La ducha

tu vida bajo el agua



El otro día, paseando cerca de casa, me encontré con mi amiga Helena. Estaba bastante molesta porque en un día frío como ese, se le había estropeado el calentador.

Esto en sí ya es molesto, pero lo es más cuando aún conservaba algo de agua caliente, empiezas a ducharte tan tranquila y al cabo de unos pocos minutos te descubres luchando contra el mando porque por mucha agua caliente que pongas, sale fría.

Empezamos con el fin en mente

pero, ¿continuamos con él?


Ha sido la primera vez que le ha pasado, no lo entendía. Me comentaba que, como todos, empieza toda ducha ajustando el mando del agua para tener la temperatura perfecta. Disfruta sintiendo caer el agua impregnándole ese calor acogedor.


La sensación de liberación era maravillosa: toda su piel estaba húmeda, a la temperatura que deseaba y el agua no dejaba de fluir a esa temperatura. Sabía que tenía que enjabonarse, lavarse el pelo… pero lo que más deseaba era sentir el agua cubriendo todo su ser. Le encanta jugar con ella en la boca, lavándose la cara y oyendo cómo ésta cocha contra el suelo. Sus pies suelen jugar con el charco de agua tibia y la vida es plena.
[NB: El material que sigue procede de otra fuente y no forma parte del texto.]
From an optimization exercise on the open Yosys and OpenROAD flow, aimed at small area, a short achievable clock period and few clock cycles; shortcuts taken in it are not production practice.
Function was checked by simulation only, so behaviour that the tests miss may differ from the original.
Power figures rest on the tool's default switching activity, not on a simulated workload.

<file path="run.sh">
#!/bin/bash
# synth_recipe.tcl (not shown) runs the flow's synth.tcl, then flattens the netlist and writes it again
# the make line also repeats each setting of config.mk as NAME=value (left out here)
make -C /OpenROAD-flow-scripts/flow DESIGN_CONFIG=/design/flow/config.mk WORK_HOME=/design/flow/orfs CLKGATE_MAP_FILE= SYNTH_SCRIPT=/design/flow/synth_recipe.tcl finish
</file>
<file path="config.mk">
export PLATFORM = sky130hd
export DESIGN_NAME = decoder_rrns
export DESIGN_NICKNAME = decoder_rrns
export VERILOG_FILES = /design/flow/design.v
export SDC_FILE = /design/flow/constraint.sdc
export NUM_CORES = 4
export LEC_CHECK = 0
export ABC_AREA = 1
export CAP_MARGIN = 30
export CORE_MARGIN = 2
export CORE_UTILIZATION = 40
export SLEW_MARGIN = 50
</file>
<file path="constraint.sdc">
create_clock -name core_clock -period 130.0 [get_ports {clk}]
set_input_delay 26.0000 -clock core_clock [delete_from_list [all_inputs] [get_ports {clk}]]
set_output_delay 26.0000 -clock core_clock [all_outputs]
set_load 0.01 [all_outputs]
</file>
Background: an optimization exercise with open tools, aiming at small area. Do not read the settings as production practice. In this exercise RTL edits were held to simulation tests only and were not proved equivalent to the original. No activity file was given, so power comes from the tool's default toggle rates.

$ cat design/flow/flow/run.sh
#!/bin/bash
# Standard synthesis, then the standard ORFS layout steps with a leaner clock
# tree (larger sink clusters, no dummy loads) and the smallest buffer on each
# port. Every tool's output goes to a log file in this folder.
set -euo pipefail
bash standard.sh synth > synth.log 2>&1
bash standard.sh \
  'CTS_ARGS=-sink_clustering_enable -repair_clock_nets -dont_use_dummy_load -sink_clustering_size 20 -sink_clustering_max_diameter 60 -buf_list {sky130_fd_sc_hd__clkbuf_4 sky130_fd_sc_hd__clkbuf_8}' \
  'BUFFER_PORTS_ARGS=-inputs -outputs -buffer_cell sky130_fd_sc_hd__buf_1' \
  finish > layout.log 2>&1
$ cat design/flow/standard.sh
#!/bin/bash
# synth_recipe.tcl (not shown) runs the flow's synth.tcl, then flattens the netlist and writes it again
# the make line also repeats each setting of config.mk as NAME=value (left out here)
make -C /OpenROAD-flow-scripts/flow DESIGN_CONFIG=/design/flow/config.mk WORK_HOME=/design/flow/orfs CLKGATE_MAP_FILE= SYNTH_SCRIPT=/design/flow/synth_recipe.tcl "${@:-finish}"
$ cat design/flow/config.mk
export PLATFORM = sky130hd
export DESIGN_NAME = fpga_unidir
export DESIGN_NICKNAME = fpga_unidir
export VERILOG_FILES = /design/flow/design.v
export SDC_FILE = /design/flow/constraint.sdc
export NUM_CORES = 4
export LEC_CHECK = 0
export CAP_MARGIN = 5
export CORE_MARGIN = 2
export CORE_UTILIZATION = 70
export PLACE_DENSITY = 0.78
export SLEW_MARGIN = 5
export SYNTH_HIERARCHICAL = 1
$ cat design/flow/constraint.sdc
create_clock -name core_clock -period 16.0 [get_ports {wb_clk_i}]
set_input_delay 3.2000 -clock core_clock [delete_from_list [all_inputs] [get_ports {wb_clk_i}]]
set_output_delay 3.2000 -clock core_clock [all_outputs]
set_load 0.01 [all_outputs]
El tiempo pasaba y decidió empezar a lavarse: el olor del jabón impregnaba todo el ambiente, su tacto contagió erizando suavemente su piel. Se sentía limpia, plena, viva. Era maravilloso. El agua seguía a esa temperatura, pero necesitaba un grado más. Casi de manera inconsciente, movió un poquito el mando de la ducha y ésta obedecía rápidamente sus deseos…¿qué más se puede pedir?

Su cuerpo necesitaba sentir más el calor del agua. El día iba a ser frío, seguramente tendría que salir y sentir el viento frío, así que se cobijaba en el agua cálida como cuando se acurruca entre cálidas mantas tras un día helado. Un poquito, sólo un poquito más caliente….

¿Qué pasa? Entonces se dio cuenta de algo terrible: el mando no podía ir más hacia la izquierda, no podía poner el agua más caliente… y ésta sale fría, tan fría como el viento del que huía.

Es hora de terminar y salir.


Terminó rápidamente la ducha. Aún quedaba un cálido vaho que inundaba el baño como si fuera una maravillosa y perfecta sauna. ¡¡Qué sensación tan maravillosa!! Tenía un regusto un poco desagradable por el final frío, así que decidió secarse cuanto antes mejor.


Cuando todo ese vaho se fue, apareció  una imagen en el espejo: la suya. Al principio era borrosa, pero poco a poco se fue aclarando y empezó a notar algo extraño: ¿qué diferencia hay entre la imagen de la ducha y la que reflejaba ese espejo?

No es que sea demasiada la diferencia, pero sus ojos fueron directos a esos puntos que nadie quizá vea, especialmente cuando se vistiera, maquillara y arreglara, aunque en el momento, hablando conmigo, seguía sintiéndolas bajo la ropa.


Mirarse al espejo

Reconozco que me había quedado un poco hipnotizado por su historia con una profunda empatía, ya que yo sabía perfectamente cómo se siente uno. Me despertó de esa ensoñación empática la llamada de su marido.

  • No te lo vas a creer. – me dijo al colgar – me ha dicho que el calentador está perfecto. ¿Qué puede haber pasado?